Con la electricidad, la humanidad conquista la noche, aboliéndola. El horario de la cena es desplazado, al igual que los horarios de la vida social, el ocio y el trabajo y así, en la fábrica en la que se trabaja de día, es posible ahora también el «turno de noche».
Noche estrellas Sudán
Noche estrellada en Musawwarat, en el desierto de Sudán. Álvaro Minguito (©)
3 ene 2023 05:22

Si los tres Reyes Magos viajaran este año con sus camellos hacia el portal de Belén, es casi seguro que se habrían perdido, porque a lo largo de grandes trechos de su ruta no podrían haber confiado en su estrella guía por la sencilla razón de que esta no habría sido visible. El niño Jesús habría tenido que renunciar a su oro, su incienso y su mirra.

Una paradoja caracteriza nuestra sociedad, que sabe sobre el universo infinitamente más que cualquiera de las precedentes en la historia de nuestra especie, dado que sabemos por qué brillan las estrellas, cómo nacen, envejecen y mueren, dado que podemos percibir el movimiento arremolinado de galaxias invisibles a simple vista y escuchar (por así decir) los sonidos del origen del universo emitidos hacen aproximadamente quince mil millones de años, mientras que, al mismo tiempo y por primera vez en la historia de la humanidad, son pocos los adultos que pueden reconocer, sin embargo, siquiera la más brillante de las estrellas, mientras que la mayoría de los niños nunca han presenciado una noche estrellada. Digo la mayoría, porque la mayor parte de la población mundial actual, que ya supera los 4.000 millones, ya vive en zonas urbanas, donde la luz artificial es tan intensa y se halla tan difundida que oculta la visión de las estrellas.

(Esta es una forma de contradicción que la modernidad produce cada vez con mayor frecuencia. En el momento en que podemos satisfacer nuestro deseo de volar por todo el mundo para tumbarnos desnudos y broncearnos en playas exóticas, el agujero en la capa de ozono convierte los rayos ultravioletas del sol en peligrosos y cancerígenos. En cuanto satisfacemos nuestro deseo de limpieza —véase mi artículo sobre la eliminación de los olores­—, el agua se convierte en un recurso limitado, y así sucesivamente).

El impresionante espectáculo del cielo lleno de estrellas es desconocido para la mayoría de nosotros hoy en día. Nos resulta difícil de imaginar que la Vía Láctea pueda ser cegadora en una noche límpida. Rara vez alzamos la mirada al cielo y si lo hiciéramos, sólo veríamos un puñado de apagados destellos de luz. Y pensar que en una noche despejada, en condiciones de oscuridad «normal», son visibles a simple vista hasta seis mil cuerpos celestes, siendo el más lejano la Galaxia del Triángulo, situada aproximadamente a tres millones de años luz (la vemos tal como era hace tres millones de años). Y esto no es nada comparado con los millones de objetos celestes situados miles de veces más lejos, cuya existencia nos han revelado los observatorios y los telescopios y que son muchos más de los que nuestros ojos cegados por la luz artificial pueden ahora percibir.

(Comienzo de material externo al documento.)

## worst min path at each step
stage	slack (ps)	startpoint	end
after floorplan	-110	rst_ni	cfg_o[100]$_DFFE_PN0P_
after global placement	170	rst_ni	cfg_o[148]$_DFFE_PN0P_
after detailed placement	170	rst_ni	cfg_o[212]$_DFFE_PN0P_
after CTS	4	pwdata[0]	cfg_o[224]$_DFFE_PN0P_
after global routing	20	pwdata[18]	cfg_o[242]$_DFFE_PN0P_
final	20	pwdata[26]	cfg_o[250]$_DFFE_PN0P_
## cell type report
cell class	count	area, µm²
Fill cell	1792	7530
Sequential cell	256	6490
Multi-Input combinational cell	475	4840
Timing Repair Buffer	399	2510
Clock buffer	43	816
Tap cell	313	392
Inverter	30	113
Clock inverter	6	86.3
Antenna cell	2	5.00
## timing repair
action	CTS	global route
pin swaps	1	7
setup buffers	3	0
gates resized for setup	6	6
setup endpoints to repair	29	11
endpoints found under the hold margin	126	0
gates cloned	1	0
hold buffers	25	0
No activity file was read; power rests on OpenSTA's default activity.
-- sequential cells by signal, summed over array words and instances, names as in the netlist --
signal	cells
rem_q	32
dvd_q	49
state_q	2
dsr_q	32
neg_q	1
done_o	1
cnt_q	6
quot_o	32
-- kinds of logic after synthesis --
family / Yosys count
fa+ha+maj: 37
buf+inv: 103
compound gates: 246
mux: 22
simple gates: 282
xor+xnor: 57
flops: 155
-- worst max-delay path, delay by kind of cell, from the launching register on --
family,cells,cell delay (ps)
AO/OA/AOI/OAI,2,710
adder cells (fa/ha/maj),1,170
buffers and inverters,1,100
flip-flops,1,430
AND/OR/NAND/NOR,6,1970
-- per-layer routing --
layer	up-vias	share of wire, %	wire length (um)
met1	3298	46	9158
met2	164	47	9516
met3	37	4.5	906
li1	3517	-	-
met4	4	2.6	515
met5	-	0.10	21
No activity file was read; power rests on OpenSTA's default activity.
File: src/rtl/pft_pkg.sv
// Shared types and constants for the trial-division prime factorizer.
`default_nettype none
package pft_pkg;

  // Width of the factor field on the result channel.
  localparam int FACTOR_W = 16;
  // Most results one input item may produce.
  localparam int MAX_RESULTS = 16;
  // Width of the emitted-result counter.
  localparam int CNT_W = $clog2(MAX_RESULTS);

  typedef enum logic [1:0] {
    ST_IDLE,
    ST_TEST,
    ST_DIV,
    ST_SEND
  } pft_state_t;

endpackage
`default_nettype wire

File: src/rtl/pft_div.sv
// Iterative restoring divider, one quotient bit per cycle.
`default_nettype none
module pft_div #(
  parameter int W = 16
) (
  input  wire logic         clk,
  input  wire logic         rst_n,
  input  wire logic         start,
  input  wire logic [W-1:0] dividend,
  input  wire logic [W-1:0] divisor,
  output logic              done,
  output logic [W-1:0]      quotient,
  output logic [W-1:0]      remainder
);

  localparam int CW = $clog2(W + 1);

  logic          busy_r, busy_nxt;
  logic          done_r, done_nxt;
  logic [CW-1:0] cnt_r, cnt_nxt;
  logic [W-1:0]  rem_r, rem_nxt;
  logic [W-1:0]  quo_r, quo_nxt;
  logic [W-1:0]  div_r, div_nxt;
  logic [W:0]    shifted;
  logic [W:0]    diff;
  logic          ge;

  // One step: shift the next dividend bit into the partial remainder and
  // subtract the divisor where it fits.
  assign shifted = {rem_r, quo_r[W-1]};
  assign ge      = shifted >= {1'b0, div_r};
  assign diff    = shifted - {1'b0, div_r};

  always_comb begin
    busy_nxt = busy_r;
    done_nxt = 1'b0;
    cnt_nxt  = cnt_r;
    rem_nxt  = rem_r;
    quo_nxt  = quo_r;
    div_nxt  = div_r;
    if (start) begin
      busy_nxt = 1'b1;
      cnt_nxt  = '0;
      rem_nxt  = '0;
      quo_nxt  = dividend;
      div_nxt  = divisor;
    end else if (busy_r) begin
      rem_nxt = ge ? diff[W-1:0] : shifted[W-1:0];
      quo_nxt = {quo_r[W-2:0], ge};
      cnt_nxt = cnt_r + 1'b1;
      if (cnt_r == CW'(W - 1)) begin
        busy_nxt = 1'b0;
        done_nxt = 1'b1;
      end
    end
  end

  always_ff @(posedge clk) begin
    if (!rst_n) begin
      busy_r <= 1'b0;
      done_r <= 1'b0;
      cnt_r  <= '0;
    end else begin
      busy_r <= busy_nxt;
      done_r <= done_nxt;
      cnt_r  <= cnt_nxt;
    end
  end

  always_ff @(posedge clk) begin
    rem_r <= rem_nxt;
    quo_r <= quo_nxt;
    div_r <= div_nxt;
  end

  assign done      = done_r;
  assign quotient  = quo_r;
  assign remainder = rem_r;

endmodule
`default_nettype wire

File: src/rtl/prime_factorize_trial_division_top.sv
// Top level of the trial-division prime factorizer: sequencer and result register.
// Each trial divisor takes a pass through the test state plus a run of the shared
// bit-serial divider; a 16-bit prime tries 254 divisors.
// Each result waits in the send state for out_tready; inputs 0 and 1 skip the
// trials. One item is handled at a time; in_tready is low meanwhile.
// rst_n is synchronous and active low; it returns the sequencer to idle.
`default_nettype none
module prime_factorize_trial_division_top #(
  parameter int VALUE_WIDTH = 16
) (
  input  wire logic                                  clk,
  input  wire logic                                  rst_n,
  input  wire logic                                  in_tvalid,
  output logic                                       in_tready,
  // in_tdata: value [VALUE_WIDTH-1:0], zero padding above to a whole byte.
  input  wire logic [((VALUE_WIDTH + 7) / 8) * 8 - 1:0] in_tdata,
  output logic                                       out_tvalid,
  input  wire logic                                  out_tready,
  // out_tdata: factor [15:0].
  output logic [pft_pkg::FACTOR_W-1:0]               out_tdata,
  output logic                                       out_tlast,
  // out_tuser: invalid [0].
  output logic                                       out_tuser
);

  localparam int VW = VALUE_WIDTH;
  localparam int FW = pft_pkg::FACTOR_W;

  pft_pkg::pft_state_t state_r, state_nxt;

  logic [VW-1:0]               rest_r, rest_nxt;   // value still to be factored
  logic [VW-1:0]               d_r, d_nxt;         // current trial divisor
  logic [VW:0]                 sq_r, sq_nxt;       // d_r squared, kept by adds
  logic [pft_pkg::CNT_W-1:0]   n_r, n_nxt;         // results emitted so far
  logic [FW-1:0]               factor_r, factor_nxt;
  logic                        last_r, last_nxt;
  logic                        invalid_r, invalid_nxt;

  logic          in_acc;
  logic          small_in;
  logic          sq_le;
  logic          div_start;
  logic          div_done;
  logic [VW-1:0] div_quo;
  logic [VW-1:0] div_rem;
  logic          rem_zero;
  logic [FW+VW-1:0] rest_ext;
  logic [FW+VW-1:0] d_ext;

  assign in_acc   = in_tvalid && in_tready;
  // Values zero and one have no factors and are flagged invalid.
  assign small_in = (in_tdata[VW-1:1] == '0);
  // The trial loop keeps going while the divisor squared fits in the rest.
  assign sq_le    = sq_r <= {1'b0, rest_r};
  assign rem_zero = (div_rem == '0);
  // Factors leave as 16 bits; wider values are cut, narrower ones padded.
  assign rest_ext = {{FW{1'b0}}, rest_r};
  assign d_ext    = {{FW{1'b0}}, d_r};

  // The one shared divider computes rest / d for every trial.
  pft_div #(
    .W(VW)
  ) u_div (
    .clk      (clk),
    .rst_n    (rst_n),
    .start    (div_start),
    .dividend (rest_r),
    .divisor  (d_r),
    .done     (div_done),
    .quotient (div_quo),
    .remainder(div_rem)
  );

  // Next state.
  always_comb begin
    state_nxt = state_r;
    case (state_r)
      pft_pkg::ST_IDLE: begin
        if (in_acc) begin
          state_nxt = small_in ? pft_pkg::ST_SEND : pft_pkg::ST_TEST;
        end
      end
      pft_pkg::ST_TEST: begin
        state_nxt = sq_le ? pft_pkg::ST_DIV : pft_pkg::ST_SEND;
      end
      pft_pkg::ST_DIV: begin
        if (div_done) begin
          state_nxt = rem_zero ? pft_pkg::ST_SEND : pft_pkg::ST_TEST;
        end
      end
      pft_pkg::ST_SEND: begin
        if (out_tready) begin
          state_nxt = last_r ? pft_pkg::ST_IDLE : pft_pkg::ST_TEST;
        end
      end
      default: state_nxt = pft_pkg::ST_IDLE;
    endcase
  end

  // Handshake and divider control.
  always_comb begin
    in_tready  = 1'b0;
    out_tvalid = 1'b0;
    div_start  = 1'b0;
    case (state_r)
      pft_pkg::ST_IDLE: in_tready  = 1'b1;
      pft_pkg::ST_TEST: div_start  = sq_le;
      pft_pkg::ST_DIV:  div_start  = 1'b0;
      pft_pkg::ST_SEND: out_tvalid = 1'b1;
      default:          in_tready  = 1'b0;
    endcase
  end

  // Datapath updates.
  always_comb begin
    rest_nxt    = rest_r;
    d_nxt       = d_r;
    sq_nxt      = sq_r;
    n_nxt       = n_r;
    factor_nxt  = factor_r;
    last_nxt    = last_r;
    invalid_nxt = invalid_r;
    case (state_r)
      pft_pkg::ST_IDLE: begin
        if (in_acc) begin
          rest_nxt    = in_tdata[VW-1:0];
          d_nxt       = VW'(2);
          sq_nxt      = (VW + 1)'(4);
          n_nxt       = '0;
          factor_nxt  = '0;
          last_nxt    = 1'b1;
          invalid_nxt = 1'b1;
        end
      end
      pft_pkg::ST_TEST: begin
        // Loop over: whatever is left above one is the final prime.
        if (!sq_le) begin
          factor_nxt  = rest_ext[FW-1:0];
          last_nxt    = 1'b1;
          invalid_nxt = 1'b0;
        end
      end
      pft_pkg::ST_DIV: begin
        if (div_done) begin
          if (rem_zero) begin
            // The divisor divides: emit it and divide it out, then try it again.
            rest_nxt    = div_quo;
            factor_nxt  = d_ext[FW-1:0];
            last_nxt    = (div_quo == VW'(1)) ||
                          (n_r == pft_pkg::CNT_W'(pft_pkg::MAX_RESULTS - 1));
            invalid_nxt = 1'b0;
            n_nxt       = n_r + 1'b1;
          end else begin
            // (d + 1)^2 = d^2 + 2d + 1.
            d_nxt  = d_r + 1'b1;
            sq_nxt = sq_r + {d_r, 1'b1};
          end
        end
      end
      pft_pkg::ST_SEND: begin
        factor_nxt = factor_r;
      end
      default: begin
        factor_nxt = factor_r;
      end
    endcase
  end

  always_ff @(posedge clk) begin
    if (!rst_n) begin
      state_r <= pft_pkg::ST_IDLE;
    end else begin
      state_r <= state_nxt;
    end
  end

  always_ff @(posedge clk) begin
    rest_r    <= rest_nxt;
    d_r       <= d_nxt;
    sq_r      <= sq_nxt;
    n_r       <= n_nxt;
    factor_r  <= factor_nxt;
    last_r    <= last_nxt;
    invalid_r <= invalid_nxt;
  end

  assign out_tdata = factor_r;
  assign out_tlast = last_r;
  assign out_tuser = invalid_r;

  // Results are never offered while a new item can be taken.
  a_no_overlap: assert property (@(posedge clk) disable iff (!rst_n)
    out_tvalid |-> !in_tready)
    else $error("result offered while input is open");

  // An invalid result is the only one for its item and carries factor zero.
  a_invalid_form: assert property (@(posedge clk) disable iff (!rst_n)
    (out_tvalid && out_tuser) |-> (out_tlast && (out_tdata == '0)))
    else $error("invalid result malformed");

  // After an item is taken the block stays busy for at least the next cycle.
  a_busy_after_accept: assert property (@(posedge clk) disable iff (!rst_n)
    (in_tvalid && in_tready) |=> !in_tready)
    else $error("input reopened right after accept");

  // A valid factor is never below two when values fit the factor field.
  a_factor_range: assert property (@(posedge clk) disable iff (!rst_n)
    (out_tvalid && !out_tuser && (VW <= FW)) |-> (out_tdata > FW'(1)))
    else $error("factor below two");

endmodule
`default_nettype wire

Hace tan sólo unos siglos, cuando caía la noche, no sólo los hogares sino ciudades enteras se atrincheraban y cerraban sus puertas. La noche estaba poblada de demonios

En Darkness Manifesto (2022), el escritor sueco Johan Eklöf nos cuenta que en Hong Kong (que es junto con Singapur la ciudad más iluminada del mundo) la noche es mil doscientas veces más brillante que un cielo sin iluminación artificial. Para darse cuenta de la enormidad de la alteración que hemos introducido en la superficie de nuestro planeta, basta con observar este mapa de la contaminación lumínica (puedes ampliarlo y ver la situación del sitio en el que vives). En 2002 el astrónomo aficionado John Bortle ideó una escala de nueve grados, bautizada su nombre, que mide la oscuridad del cielo nocturno: el nivel 1 corresponde a un «cielo oscuro excelente», el nivel 3 a un «cielo rural», el nivel 5 a un «cielo periurbano»; en el nivel 6 («cielo periurbano brillante») sólo son visibles a simple vista quinientas estrellas; en el nivel 7 («transición peri urbano/urbano») desaparece la Vía Láctea. En los niveles 8 («cielo urbano») y 9 («cielo del centro urbano») sólo son visibles unos pocos objetos celestes (planetas cercanos y algunos cúmulos de estrellas).

Podríamos afirmar que la iluminación artificial es la innovación industrial que ha afectado más profundamente a la vida humana. Ganó la guerra plurimilenaria contra la oscuridad, ahuyentando el terror de la noche, sus pesadillas y sus monstruos. Hace tan sólo unos siglos, cuando caía la noche, no sólo los hogares sino ciudades enteras se atrincheraban y cerraban sus puertas. La noche estaba poblada de demonios (Satán, por supuesto, era el «Príncipe de las Tinieblas»); era el momento en que se reunían las fuerzas del mal, cuando las brujas celebraban sus aquelarres montadas en cerdos u otros animales, como cuenta Carlo Ginzburg en su libro Storia notturna. Una decifrazione del sabba (1989).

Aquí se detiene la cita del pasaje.